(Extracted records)
BEGIN

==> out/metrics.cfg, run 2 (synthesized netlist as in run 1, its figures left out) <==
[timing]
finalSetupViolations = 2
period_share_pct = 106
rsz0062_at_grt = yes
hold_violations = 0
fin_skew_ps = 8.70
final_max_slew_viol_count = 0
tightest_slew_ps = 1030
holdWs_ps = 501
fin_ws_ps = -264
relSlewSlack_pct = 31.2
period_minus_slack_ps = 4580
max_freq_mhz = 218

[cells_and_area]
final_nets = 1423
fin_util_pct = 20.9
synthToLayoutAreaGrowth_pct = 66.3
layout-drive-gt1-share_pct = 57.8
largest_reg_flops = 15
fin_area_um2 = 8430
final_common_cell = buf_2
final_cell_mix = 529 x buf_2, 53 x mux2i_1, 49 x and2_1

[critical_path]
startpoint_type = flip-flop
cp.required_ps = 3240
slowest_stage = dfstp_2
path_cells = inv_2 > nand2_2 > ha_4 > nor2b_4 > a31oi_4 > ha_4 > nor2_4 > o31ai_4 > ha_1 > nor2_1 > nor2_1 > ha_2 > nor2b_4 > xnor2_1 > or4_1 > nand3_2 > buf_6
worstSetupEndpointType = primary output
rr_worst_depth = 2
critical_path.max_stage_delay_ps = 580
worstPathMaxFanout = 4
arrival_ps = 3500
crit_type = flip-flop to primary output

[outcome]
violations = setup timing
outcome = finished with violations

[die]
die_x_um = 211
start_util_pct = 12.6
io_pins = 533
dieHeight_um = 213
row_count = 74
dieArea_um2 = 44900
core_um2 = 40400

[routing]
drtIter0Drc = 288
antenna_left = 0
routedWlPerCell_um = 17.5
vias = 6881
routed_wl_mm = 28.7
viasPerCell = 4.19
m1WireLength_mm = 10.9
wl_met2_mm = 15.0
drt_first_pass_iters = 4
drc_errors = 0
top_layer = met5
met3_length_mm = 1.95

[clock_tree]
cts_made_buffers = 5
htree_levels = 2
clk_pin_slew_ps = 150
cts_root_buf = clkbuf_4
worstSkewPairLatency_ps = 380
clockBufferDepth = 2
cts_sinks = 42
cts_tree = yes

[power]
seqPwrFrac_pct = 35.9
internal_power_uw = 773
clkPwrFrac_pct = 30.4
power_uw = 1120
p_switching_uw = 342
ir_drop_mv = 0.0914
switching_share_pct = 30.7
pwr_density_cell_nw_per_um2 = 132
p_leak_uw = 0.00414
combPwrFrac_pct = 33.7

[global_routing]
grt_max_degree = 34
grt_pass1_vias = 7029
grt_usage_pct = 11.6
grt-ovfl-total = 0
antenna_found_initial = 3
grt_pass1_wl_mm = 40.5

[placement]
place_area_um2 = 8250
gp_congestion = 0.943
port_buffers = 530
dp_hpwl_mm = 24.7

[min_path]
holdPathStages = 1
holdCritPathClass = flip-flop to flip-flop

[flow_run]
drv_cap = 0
$ cat src/pvt_counters.sv
// peak and valley tracking counters with decay timers, test mode 0 and apb status
// assumes the device clock and all control pins are asynchronous to pclk
//
// Overview of operation
// - slow mode attack steps two counts
// - slow mode decay steps once per forty
// - attack beats decay in same cycle
// - slow reload: one after attack, forty after decay
// - fast mode attack steps four counts
// - fast mode decay steps eight counts
// - fast mode holds decay timer at one
// - hold mode freezes both counters
// - hold mode holds decay timer at one
// - off mode freezes counters, signals standby
// - off mode holds decay timer at one
// - test high, selects low: test 0
// - test 0: cutoff select resets counters
// - test 0: inhibit sets direction, decay tap
// - test 0: step on rising edges
// - from slow: offset selects both rates
// - from fast: valley rate inverted
// - test 0: dacs routed to level pins
// - mode select decode off/fast/hold/slow
// - eight-bit counters on device clock
// - track inhibit acts as hold
// - controls latched on falling edge
module pvt_counters (
  input  wire logic        pclk,
  input  wire logic        presetn,
  input  wire logic        psel,
  input  wire logic        penable,
  input  wire logic        pwrite,
  input  wire logic [11:0] paddr,
  input  wire logic [31:0] pwdata,
  output logic      [31:0] prdata,
  output logic             pready,
  output logic             pslverr,
  input  wire logic        dev_clk,
  input  wire logic        test,
  input  wire logic        mode_select_a,
  input  wire logic        mode_select_b,
  input  wire logic        track_inhibit,
  input  wire logic        cutoff_select,
  input  wire logic        offset_reference_input,
  input  wire logic        peak_attack,
  input  wire logic        peak_decay,
  input  wire logic        valley_attack,
  input  wire logic        valley_decay,
  input  wire logic        adc_msb,
  input  wire logic        adc_lsb,
  output logic      [7:0]  peak_code,
  output logic      [7:0]  valley_code,
  output logic             standby,
  output logic             filter_wide,
  output logic             level_code_msb,
  output logic             level_code_lsb,
  output logic             level_route_dac,
  output logic      [5:0]  analog_input_pin_o,
  output logic             analog_input_pin_oe_n
);

  localparam int PW = $bits(pvt_pkg::pins_t);

  pvt_pkg::pins_t  pins_raw;                 // pins gathered into one word
  logic [PW-1:0]   s1_q, s2_q, s3_q;         // three-stage synchroniser
  pvt_pkg::pins_t  st_q;                     // filtered pin levels
  logic            clk_prev_q;               // last filtered device clock
  logic            fall_p, rise_p;           // device clock edge events
  logic            step_q;                   // normal step, after a fall
  logic            tstep_q;                  // test step, after a rise
  pvt_pkg::ctrl_t  ctl_q;                    // latched control inputs
  pvt_pkg::cmp_t   cmp_q;                    // latched comparator enables
  pvt_pkg::mode_t  mode;                     // decoded mode
  logic            test0;                    // test mode 0 selected
  logic            tst_rst;                  // test mode 0 counter reset
  logic            run;                      // normal tracking allowed
  logic            entry_fast_q;             // last tracking mode was fast
  logic            clear_q;                  // software clear pulse
  logic [7:0]      code_q [2];               // 0 peak, 1 valley
  logic [5:0]      dcnt_q [2];               // decay-rate counters

  assign pins_raw = '{dev_clk, '{test, mode_select_a, mode_select_b, track_inhibit,
                      cutoff_select, offset_reference_input},
                      '{peak_attack, peak_decay, valley_attack, valley_decay},
                      adc_msb, adc_lsb};

  // saturating step; clamps at the code range limits
  function automatic logic [7:0] sat_move(input logic [7:0] c, input logic [7:0] s,
                                          input logic up);
    logic [8:0] t;
    t = 9'h000;
    if (up) begin
      t = {1'b0, c} + {1'b0, s};
      sat_move = t[8] ? pvt_pkg::CODE_MAX : t[7:0];
    end else begin
      sat_move = (c < s) ? pvt_pkg::CODE_MIN : 8'(c - s);
    end
  endfunction

  // pin synchroniser: stage one feeds only stage two
  always_ff @(posedge pclk or negedge presetn) begin
    if (!presetn) begin
      s1_q <= '0;
      s2_q <= '0;
      s3_q <= '0;
    end else begin
      s1_q <= pins_raw;
      s2_q <= s1_q;
      s3_q <= s2_q;
    end
  end

  // accept a pin change once stages two and three agree, per bit
  for (genvar b = 0; b < PW; b++) begin : g_flt
    always_ff @(posedge pclk or negedge presetn) begin
      if (!presetn) begin
        st_q[b] <= 1'b0;
      end else if (s2_q[b] == s3_q[b]) begin
        st_q[b] <= s3_q[b];
      end
    end
  end

  // device clock edge detection on the filtered level
  always_ff @(posedge pclk or negedge presetn) begin
    if (!presetn) begin
      clk_prev_q <= 1'b0;
    end else begin
      clk_prev_q <= st_q.dev_clk;
    end
  end
  assign fall_p = clk_prev_q & ~st_q.dev_clk;
  assign rise_p = ~clk_prev_q & st_q.dev_clk;

  always_ff @(posedge pclk or negedge presetn) begin
    if (!presetn) begin
      ctl_q <= '0;
      cmp_q <= '0;
    end else if (fall_p) begin
      ctl_q <= st_q.ctrl;
      cmp_q <= st_q.cmp;
    end
  end

  // steps act one pclk after the edge, so they see the fresh latch
  always_ff @(posedge pclk or negedge presetn) begin
    if (!presetn) begin
      step_q  <= 1'b0;
      tstep_q <= 1'b0;
    end else begin
      step_q  <= fall_p;
      tstep_q <= rise_p;
    end
  end

  always_comb begin
    case ({ctl_q.mode_select_a, ctl_q.mode_select_b})
      2'b00:   mode = pvt_pkg::MODE_OFF;
      2'b01:   mode = pvt_pkg::MODE_FAST;
      2'b10:   mode = pvt_pkg::MODE_HOLD;
      2'b11:   mode = pvt_pkg::MODE_SLOW;
      default: mode = pvt_pkg::MODE_OFF;
    endcase
  end

  assign test0   = ctl_q.test & ~ctl_q.mode_select_a & ~ctl_q.mode_select_b;
  assign tst_rst = test0 & ctl_q.cutoff_select;
  assign run     = ~ctl_q.test & ~ctl_q.track_inhibit;

  // remember whether test mode 0 was entered from fast or slow
  always_ff @(posedge pclk or negedge presetn) begin
    if (!presetn) begin
      entry_fast_q <= 1'b0;
    end else if (!ctl_q.test && mode == pvt_pkg::MODE_FAST) begin
      entry_fast_q <= 1'b1;
    end else if (!ctl_q.test && mode == pvt_pkg::MODE_SLOW) begin
      entry_fast_q <= 1'b0;
    end
  end

  // per-channel counters: index 0 peak tracks up, index 1 valley tracks down
  for (genvar i = 0; i < 2; i++) begin : g_ch
    logic att, dec, tfast;
    logic track_up;                          // attack direction
    assign att      = (i == 0) ? cmp_q.peak_att : cmp_q.val_att;
    assign dec      = (i == 0) ? cmp_q.peak_dec : cmp_q.val_dec;
    assign track_up = (i == 0);
    // rate from offset input; valley inverted after fast
    assign tfast    = (i == 1 && entry_fast_q) ? ~ctl_q.offset_ref : ctl_q.offset_ref;

    always_ff @(posedge pclk or negedge presetn) begin
      if (!presetn) begin
        code_q[i] <= pvt_pkg::CODE_RESET;
      end else if (clear_q || tst_rst) begin
        code_q[i] <= pvt_pkg::CODE_RESET;
      end else if (tstep_q && test0) begin
        // test steps on rising edge; inhibit sets direction
        code_q[i] <= sat_move(code_q[i], tfast ? pvt_pkg::FAST_ATT : pvt_pkg::SLOW_ATT,
                              ctl_q.track_inhibit);
      end else if (step_q && run) begin
        // hold and off fall through, leaving the code unchanged
        case (mode)
          pvt_pkg::MODE_SLOW: begin
            if (att) begin
              code_q[i] <= sat_move(code_q[i], pvt_pkg::SLOW_ATT, track_up);
            end else if (dec && dcnt_q[i] == pvt_pkg::DCNT_MIN) begin
              code_q[i] <= sat_move(code_q[i], pvt_pkg::SLOW_DEC, !track_up);
            end
          end
          pvt_pkg::MODE_FAST: begin
            if (att) begin
              code_q[i] <= sat_move(code_q[i], pvt_pkg::FAST_ATT, track_up);
            end else if (dec) begin
              code_q[i] <= sat_move(code_q[i], pvt_pkg::FAST_DEC, !track_up);
            end
          end
          default: begin
          end
        endcase
      end
    end

    // decay-rate counter
    always_ff @(posedge pclk or negedge presetn) begin
      if (!presetn) begin
        dcnt_q[i] <= pvt_pkg::DCNT_MIN;
      end else if (clear_q || tst_rst) begin
        dcnt_q[i] <= pvt_pkg::DCNT_MIN;
      end else if (tstep_q && test0) begin
        dcnt_q[i] <= (dcnt_q[i] == pvt_pkg::DCNT_MIN) ? pvt_pkg::DCNT_RELOAD
                                                       : 6'(dcnt_q[i] - 6'h01);
      end else if (step_q && !ctl_q.test) begin
        if (mode != pvt_pkg::MODE_SLOW) begin
          dcnt_q[i] <= pvt_pkg::DCNT_MIN;
        end else if (!ctl_q.track_inhibit) begin
          if (att) begin
            dcnt_q[i] <= pvt_pkg::DCNT_MIN;
          end else if (dec) begin
            dcnt_q[i] <= (dcnt_q[i] == pvt_pkg::DCNT_MIN) ? pvt_pkg::DCNT_RELOAD
                                                           : 6'(dcnt_q[i] - 6'h01);
          end
        end
      end
    end

    // slow attack moves exactly two counts
    slow_att_a: assert property (@(posedge pclk) disable iff (!presetn)
      step_q && run && mode == pvt_pkg::MODE_SLOW && att && !clear_q
      && code_q[i] > 8'h02 && code_q[i] < 8'hFD
      |=> code_q[i] == (track_up ? 8'($past(code_q[i]) + 8'h02) : 8'($past(code_q[i]) - 8'h02)))
      else $error("slow attack step wrong");

    // forty-cycle spacing of slow decay
    slow_dec_a: assert property (@(posedge pclk) disable iff (!presetn)
      step_q && run && mode == pvt_pkg::MODE_SLOW && !att && dec && !clear_q
      && dcnt_q[i] != pvt_pkg::DCNT_MIN |=> $stable(code_q[i]))
      else $error("slow decay fired early");

    // attack wins in fast mode
    att_prio_a: assert property (@(posedge pclk) disable iff (!presetn)
      step_q && run && mode == pvt_pkg::MODE_FAST && att && dec && !clear_q
      && code_q[i] > 8'h08 && code_q[i] < 8'hF7
      |=> code_q[i] == (track_up ? 8'($past(code_q[i]) + 8'h04) : 8'($past(code_q[i]) - 8'h04)))
      else $error("decay beat attack");

    // reload to forty after a slow decay step
    dec_reload_a: assert property (@(posedge pclk) disable iff (!presetn)
      step_q && run && mode == pvt_pkg::MODE_SLOW && !att && dec && !clear_q
      && dcnt_q[i] == pvt_pkg::DCNT_MIN |=> dcnt_q[i] == 6'h28)
      else $error("decay timer not reloaded");

    // fast decay moves eight counts
    fast_dec_a: assert property (@(posedge pclk) disable iff (!presetn)
      step_q && run && mode == pvt_pkg::MODE_FAST && !att && dec && !clear_q
      && code_q[i] > 8'h08 && code_q[i] < 8'hF7
      |=> code_q[i] == (track_up ? 8'($past(code_q[i]) - 8'h08) : 8'($past(code_q[i]) + 8'h08)))
      else $error("fast decay step wrong");

    // hold, off and inhibit freeze the code
    hold_freeze_a: assert property (@(posedge pclk) disable iff (!presetn)
      step_q && !ctl_q.test && !clear_q && (ctl_q.track_inhibit || mode == pvt_pkg::MODE_HOLD
      || mode == pvt_pkg::MODE_OFF) |=> $stable(code_q[i]))
      else $error("code moved while held");

    // non-slow modes keep the timer at one
    timer_one_a: assert property (@(posedge pclk) disable iff (!presetn)
      step_q && !ctl_q.test && mode != pvt_pkg::MODE_SLOW |=> dcnt_q[i] == 6'h01)
      else $error("decay timer not one");

    // no wrap when already at the top or bottom
    sat_edge_a: assert property (@(posedge pclk) disable iff (!presetn)
      step_q && run && mode == pvt_pkg::MODE_FAST && att && !clear_q
      && code_q[i] == (track_up ? 8'hFF : 8'h00) |=> $stable(code_q[i]))
      else $error("counter wrapped");
  end

  // test reset holds counters at reset value
  tst_reset_a: assert property (@(posedge pclk) disable iff (!presetn)
    tst_rst |=> code_q[0] == 8'h80 && code_q[1] == 8'h80)
    else $error("test reset ignored");

  // pin side outputs, all registered
  always_ff @(posedge pclk or negedge presetn) begin
    if (!presetn) begin
      standby               <= 1'b0;
      filter_wide           <= 1'b0;
      level_code_msb        <= 1'b0;
      level_code_lsb        <= 1'b0;
      level_route_dac       <= 1'b0;
      analog_input_pin_o    <= 6'h00;
      analog_input_pin_oe_n <= 1'b1;
      peak_code             <= pvt_pkg::CODE_RESET;
      valley_code           <= pvt_pkg::CODE_RESET;
    end else begin
      // standby in off mode, codes kept
      standby               <= ~ctl_q.test & (mode == pvt_pkg::MODE_OFF);
      filter_wide           <= ctl_q.cutoff_select;
      // dac levels routed onto level pins in test mode 0
      level_route_dac       <= test0;
      level_code_msb        <= test0 ? 1'b0 : st_q.adc_msb;
      level_code_lsb        <= test0 ? 1'b0 : st_q.adc_lsb;
      analog_input_pin_o    <= test0 ? (ctl_q.track_inhibit ? dcnt_q[0] : dcnt_q[1]) : 6'h00;
      analog_input_pin_oe_n <= ~test0;
      peak_code             <= code_q[0];
      valley_code           <= code_q[1];
    end
  end

  // apb slave: zero wait states, error on unmapped address
  logic acc, hit;
  assign acc     = psel & penable;
  assign hit     = (paddr == pvt_pkg::ADDR_LEVEL) || (paddr == pvt_pkg::ADDR_DECAY)
                   || (paddr == pvt_pkg::ADDR_CTRL);
  assign pready  = 1'b1;
  assign pslverr = acc & ~hit;

  // software clear is a one-cycle pulse taken at the access edge
  always_ff @(posedge pclk or negedge presetn) begin
    if (!presetn) begin
      clear_q <= 1'b0;
    end else begin
      clear_q <= acc & pwrite & (paddr == pvt_pkg::ADDR_CTRL) & pwdata[pvt_pkg::CTRL_CLEAR];
    end
  end

  // read data, combinational from the live state
  always_comb begin
    prdata = 32'h0000_0000;
    if (psel && !pwrite) begin
      case (paddr)
        pvt_pkg::ADDR_LEVEL: prdata = {16'h0000, code_q[1], code_q[0]};
        pvt_pkg::ADDR_DECAY: prdata = {18'h00000, dcnt_q[1], 2'b00, dcnt_q[0]};
        pvt_pkg::ADDR_CTRL:  prdata = {28'h0000000, standby, test0, 2'(mode)};
        default:             prdata = 32'h0000_0000;
      endcase
    end
  end

endmodule // pvt_counters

END

Return, unchanged, the run of lines above that opens with the line containing "relSlewSlack_pct = 31.2" and closes with the line containing "cp.required_ps = 3240". Include both.

Exercise response:
relSlewSlack_pct = 31.2
period_minus_slack_ps = 4580
max_freq_mhz = 218

[cells_and_area]
final_nets = 1423
fin_util_pct = 20.9
synthToLayoutAreaGrowth_pct = 66.3
layout-drive-gt1-share_pct = 57.8
largest_reg_flops = 15
fin_area_um2 = 8430
final_common_cell = buf_2
final_cell_mix = 529 x buf_2, 53 x mux2i_1, 49 x and2_1

[critical_path]
startpoint_type = flip-flop
cp.required_ps = 3240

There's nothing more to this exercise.